PURPOSE: Hemophagocytic lymphohistiocytosis (HLH) is a life-threatening syndrome characterized by fever, hepatosplenomegaly, pancytopenia, and infiltration of vital organs by non-Langerhans histiocytes and is rapidly fatal without early diagnosis and institution of therapy. Immune dysregulation is thought to be responsible for the disease.

PATIENTS AND METHODS: Extensive immune evaluation was performed on 13 consecutive patients diagnosed with HLH over a 4-year period to characterize existing immunologic abnormalities in order to improve early diagnosis. Evaluation included quantitative immunoglobulins, immunophenotyping, mitogen-induced lymphoproliferation, natural killer (NK) cell function, and cytotoxic T cell lymphocytolysis (CTL).

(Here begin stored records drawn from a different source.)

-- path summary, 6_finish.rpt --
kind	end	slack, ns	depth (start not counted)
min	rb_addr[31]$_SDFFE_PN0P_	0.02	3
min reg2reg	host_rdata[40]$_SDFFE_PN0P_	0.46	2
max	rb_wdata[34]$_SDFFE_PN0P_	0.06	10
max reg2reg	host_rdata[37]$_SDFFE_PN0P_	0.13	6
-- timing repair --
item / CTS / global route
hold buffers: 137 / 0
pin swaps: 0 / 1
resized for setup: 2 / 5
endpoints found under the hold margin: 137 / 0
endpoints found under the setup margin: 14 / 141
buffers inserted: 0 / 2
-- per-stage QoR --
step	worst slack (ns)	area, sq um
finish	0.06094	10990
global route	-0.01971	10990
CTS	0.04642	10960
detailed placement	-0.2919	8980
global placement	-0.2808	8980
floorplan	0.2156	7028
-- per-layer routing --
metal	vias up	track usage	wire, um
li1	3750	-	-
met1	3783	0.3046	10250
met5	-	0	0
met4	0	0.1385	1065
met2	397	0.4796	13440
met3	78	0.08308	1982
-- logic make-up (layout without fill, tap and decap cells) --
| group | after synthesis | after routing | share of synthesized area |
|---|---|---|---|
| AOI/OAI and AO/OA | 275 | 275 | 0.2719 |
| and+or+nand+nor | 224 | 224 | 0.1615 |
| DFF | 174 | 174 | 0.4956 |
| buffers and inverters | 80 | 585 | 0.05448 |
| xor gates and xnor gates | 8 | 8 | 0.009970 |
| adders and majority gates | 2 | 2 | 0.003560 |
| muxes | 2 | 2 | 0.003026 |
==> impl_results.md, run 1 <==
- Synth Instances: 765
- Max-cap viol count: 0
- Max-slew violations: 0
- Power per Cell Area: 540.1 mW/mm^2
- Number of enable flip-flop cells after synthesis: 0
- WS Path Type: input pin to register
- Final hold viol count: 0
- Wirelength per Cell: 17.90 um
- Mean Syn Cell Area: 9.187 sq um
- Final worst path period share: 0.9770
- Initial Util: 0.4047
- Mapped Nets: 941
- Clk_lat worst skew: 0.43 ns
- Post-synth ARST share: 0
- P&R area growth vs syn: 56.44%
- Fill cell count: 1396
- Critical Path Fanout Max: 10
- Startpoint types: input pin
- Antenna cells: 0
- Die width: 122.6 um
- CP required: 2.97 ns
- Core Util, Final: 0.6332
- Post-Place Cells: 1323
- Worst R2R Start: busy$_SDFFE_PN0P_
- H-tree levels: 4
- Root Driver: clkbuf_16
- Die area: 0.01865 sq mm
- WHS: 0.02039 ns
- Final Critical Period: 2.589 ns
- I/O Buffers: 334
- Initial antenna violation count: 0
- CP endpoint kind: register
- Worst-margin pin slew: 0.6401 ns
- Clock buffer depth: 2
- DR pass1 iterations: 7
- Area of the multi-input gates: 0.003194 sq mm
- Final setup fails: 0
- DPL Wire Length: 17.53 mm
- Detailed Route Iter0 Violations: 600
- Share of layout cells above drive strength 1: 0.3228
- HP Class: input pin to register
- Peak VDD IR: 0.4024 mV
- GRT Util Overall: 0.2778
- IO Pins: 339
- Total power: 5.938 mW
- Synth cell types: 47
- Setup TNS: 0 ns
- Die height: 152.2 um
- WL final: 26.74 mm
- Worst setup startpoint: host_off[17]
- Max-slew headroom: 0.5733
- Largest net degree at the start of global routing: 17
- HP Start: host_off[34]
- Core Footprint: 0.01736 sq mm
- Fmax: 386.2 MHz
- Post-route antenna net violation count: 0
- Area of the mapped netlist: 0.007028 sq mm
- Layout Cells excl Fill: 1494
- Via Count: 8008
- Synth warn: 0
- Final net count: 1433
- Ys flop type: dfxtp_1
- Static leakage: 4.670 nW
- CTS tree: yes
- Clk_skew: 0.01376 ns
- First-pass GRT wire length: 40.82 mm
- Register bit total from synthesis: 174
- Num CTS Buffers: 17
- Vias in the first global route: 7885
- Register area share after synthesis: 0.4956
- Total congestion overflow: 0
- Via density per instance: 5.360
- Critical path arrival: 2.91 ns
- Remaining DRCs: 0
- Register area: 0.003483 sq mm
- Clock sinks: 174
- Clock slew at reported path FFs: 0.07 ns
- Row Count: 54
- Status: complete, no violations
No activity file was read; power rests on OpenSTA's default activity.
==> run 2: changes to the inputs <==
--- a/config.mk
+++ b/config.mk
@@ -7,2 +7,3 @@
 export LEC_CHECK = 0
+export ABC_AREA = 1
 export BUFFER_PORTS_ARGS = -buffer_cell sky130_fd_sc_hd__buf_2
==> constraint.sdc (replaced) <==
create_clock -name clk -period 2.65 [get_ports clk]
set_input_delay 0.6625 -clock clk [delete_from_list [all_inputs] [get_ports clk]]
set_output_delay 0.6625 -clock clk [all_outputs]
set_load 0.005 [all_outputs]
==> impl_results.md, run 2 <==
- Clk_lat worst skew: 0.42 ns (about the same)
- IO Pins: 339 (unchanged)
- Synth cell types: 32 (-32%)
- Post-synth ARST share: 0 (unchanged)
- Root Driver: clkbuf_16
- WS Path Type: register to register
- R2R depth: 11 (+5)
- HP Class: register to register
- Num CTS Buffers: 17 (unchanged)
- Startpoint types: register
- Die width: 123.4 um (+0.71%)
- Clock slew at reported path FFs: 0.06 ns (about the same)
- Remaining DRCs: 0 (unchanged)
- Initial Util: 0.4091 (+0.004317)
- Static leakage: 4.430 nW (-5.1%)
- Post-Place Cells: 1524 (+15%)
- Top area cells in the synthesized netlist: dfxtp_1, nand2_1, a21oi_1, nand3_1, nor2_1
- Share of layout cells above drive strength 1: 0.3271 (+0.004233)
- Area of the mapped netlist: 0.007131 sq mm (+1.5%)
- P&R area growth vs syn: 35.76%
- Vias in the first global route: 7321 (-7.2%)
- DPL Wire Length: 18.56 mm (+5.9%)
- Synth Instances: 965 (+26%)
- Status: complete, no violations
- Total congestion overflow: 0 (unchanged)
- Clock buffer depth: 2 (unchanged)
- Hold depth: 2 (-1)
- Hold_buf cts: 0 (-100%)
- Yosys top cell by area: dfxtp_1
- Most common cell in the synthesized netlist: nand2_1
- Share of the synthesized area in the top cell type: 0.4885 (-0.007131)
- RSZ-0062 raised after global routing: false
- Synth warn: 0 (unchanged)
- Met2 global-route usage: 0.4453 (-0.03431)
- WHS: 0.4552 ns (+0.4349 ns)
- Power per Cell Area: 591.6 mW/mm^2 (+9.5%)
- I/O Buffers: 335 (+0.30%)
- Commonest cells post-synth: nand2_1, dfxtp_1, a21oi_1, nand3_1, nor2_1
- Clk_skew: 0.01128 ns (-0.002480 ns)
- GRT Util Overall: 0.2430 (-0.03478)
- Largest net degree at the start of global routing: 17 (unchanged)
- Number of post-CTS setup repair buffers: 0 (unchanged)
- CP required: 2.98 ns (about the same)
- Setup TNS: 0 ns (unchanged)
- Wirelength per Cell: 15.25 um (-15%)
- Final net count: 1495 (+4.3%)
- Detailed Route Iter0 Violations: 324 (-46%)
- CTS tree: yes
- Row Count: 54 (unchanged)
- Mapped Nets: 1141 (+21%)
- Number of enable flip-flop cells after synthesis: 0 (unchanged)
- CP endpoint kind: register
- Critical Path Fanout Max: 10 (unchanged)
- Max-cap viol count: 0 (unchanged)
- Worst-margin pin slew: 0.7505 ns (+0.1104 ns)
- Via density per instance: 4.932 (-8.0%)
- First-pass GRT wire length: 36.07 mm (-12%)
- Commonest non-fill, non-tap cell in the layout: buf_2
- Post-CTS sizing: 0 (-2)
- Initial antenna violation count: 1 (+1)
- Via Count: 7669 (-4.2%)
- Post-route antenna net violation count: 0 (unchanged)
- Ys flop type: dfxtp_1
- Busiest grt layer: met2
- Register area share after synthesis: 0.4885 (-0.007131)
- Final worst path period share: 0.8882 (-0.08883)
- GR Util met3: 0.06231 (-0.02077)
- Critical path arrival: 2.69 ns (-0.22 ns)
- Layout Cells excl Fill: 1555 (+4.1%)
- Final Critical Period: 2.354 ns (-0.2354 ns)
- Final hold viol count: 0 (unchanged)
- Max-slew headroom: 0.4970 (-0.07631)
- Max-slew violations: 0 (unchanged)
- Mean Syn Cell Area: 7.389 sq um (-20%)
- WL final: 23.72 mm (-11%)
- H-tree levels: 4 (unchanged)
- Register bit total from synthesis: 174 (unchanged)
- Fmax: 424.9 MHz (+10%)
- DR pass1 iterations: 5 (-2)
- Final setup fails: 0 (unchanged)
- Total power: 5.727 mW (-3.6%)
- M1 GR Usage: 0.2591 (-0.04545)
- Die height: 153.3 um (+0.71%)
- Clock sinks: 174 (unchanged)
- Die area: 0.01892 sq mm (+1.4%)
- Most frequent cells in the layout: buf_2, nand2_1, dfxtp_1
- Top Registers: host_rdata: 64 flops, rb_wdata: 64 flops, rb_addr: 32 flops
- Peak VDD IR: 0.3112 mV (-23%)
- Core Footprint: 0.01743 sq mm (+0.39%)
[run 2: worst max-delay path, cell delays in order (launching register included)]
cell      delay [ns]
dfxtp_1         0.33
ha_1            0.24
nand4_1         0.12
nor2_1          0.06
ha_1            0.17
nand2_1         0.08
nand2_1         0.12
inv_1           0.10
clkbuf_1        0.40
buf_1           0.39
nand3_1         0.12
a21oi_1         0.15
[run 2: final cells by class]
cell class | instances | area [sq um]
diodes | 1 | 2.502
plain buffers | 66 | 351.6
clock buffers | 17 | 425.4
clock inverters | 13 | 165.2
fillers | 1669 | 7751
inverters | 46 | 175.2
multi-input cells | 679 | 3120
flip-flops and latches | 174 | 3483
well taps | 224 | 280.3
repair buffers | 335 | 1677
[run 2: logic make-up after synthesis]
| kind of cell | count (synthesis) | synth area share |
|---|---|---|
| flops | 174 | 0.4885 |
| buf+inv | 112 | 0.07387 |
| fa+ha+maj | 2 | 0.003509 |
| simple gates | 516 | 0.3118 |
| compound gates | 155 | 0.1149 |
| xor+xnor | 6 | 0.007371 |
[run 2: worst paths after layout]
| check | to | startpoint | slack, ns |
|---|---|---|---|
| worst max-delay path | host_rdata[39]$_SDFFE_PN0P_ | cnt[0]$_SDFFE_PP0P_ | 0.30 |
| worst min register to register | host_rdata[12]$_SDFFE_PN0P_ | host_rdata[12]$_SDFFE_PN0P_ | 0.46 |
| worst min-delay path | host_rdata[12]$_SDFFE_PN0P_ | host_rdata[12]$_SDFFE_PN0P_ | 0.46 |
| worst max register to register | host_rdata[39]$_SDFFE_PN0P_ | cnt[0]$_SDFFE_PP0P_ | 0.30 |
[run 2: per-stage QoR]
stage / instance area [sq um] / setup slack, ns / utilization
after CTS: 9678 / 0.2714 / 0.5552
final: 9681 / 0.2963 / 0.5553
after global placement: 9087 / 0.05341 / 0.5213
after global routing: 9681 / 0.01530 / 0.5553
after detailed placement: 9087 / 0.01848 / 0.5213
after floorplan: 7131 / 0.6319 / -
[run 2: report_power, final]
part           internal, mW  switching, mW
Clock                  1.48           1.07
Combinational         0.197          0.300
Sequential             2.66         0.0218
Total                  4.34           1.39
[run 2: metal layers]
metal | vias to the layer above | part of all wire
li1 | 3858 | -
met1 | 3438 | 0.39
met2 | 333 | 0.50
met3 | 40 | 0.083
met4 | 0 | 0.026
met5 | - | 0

RESULTS: Immunoglobulin levels showed no consistent abnormality. Immunophenotyping showed an absolute decrease in number of B cells but normal numbers and proportional distribution of T cell subsets and NK cells. Most patients demonstrated decreased proliferative responses to mitogens (10/13) and severely decreased to absent T cell cytotoxicity (11/12) and NK cytotoxic function (13/13).

CONCLUSIONS: Our results show that while humoral immunity is essentially intact, cellular immune function is significantly impaired in the vast majority of patients with HLH. The coincident finding of profoundly decreased T cell cytotoxicity along with absent NK cytotoxicity suggests that patients with active HLH may have global cytotoxic dysfunction. Since the majority of our patients were studied prior to starting therapy, we feel that these findings reflect the pathophysiologic process and are not therapy related. Unclear from the present work is whether these findings represent primary or secondary dysfunction. We conclude from these studies that profoundly decreased CTL function and absence of NK cell function are characteristic immunologic features of HLH and may serve as additional laboratory data, in conjunction with currently proposed diagnostic guidelines, to support a diagnosis of HLH.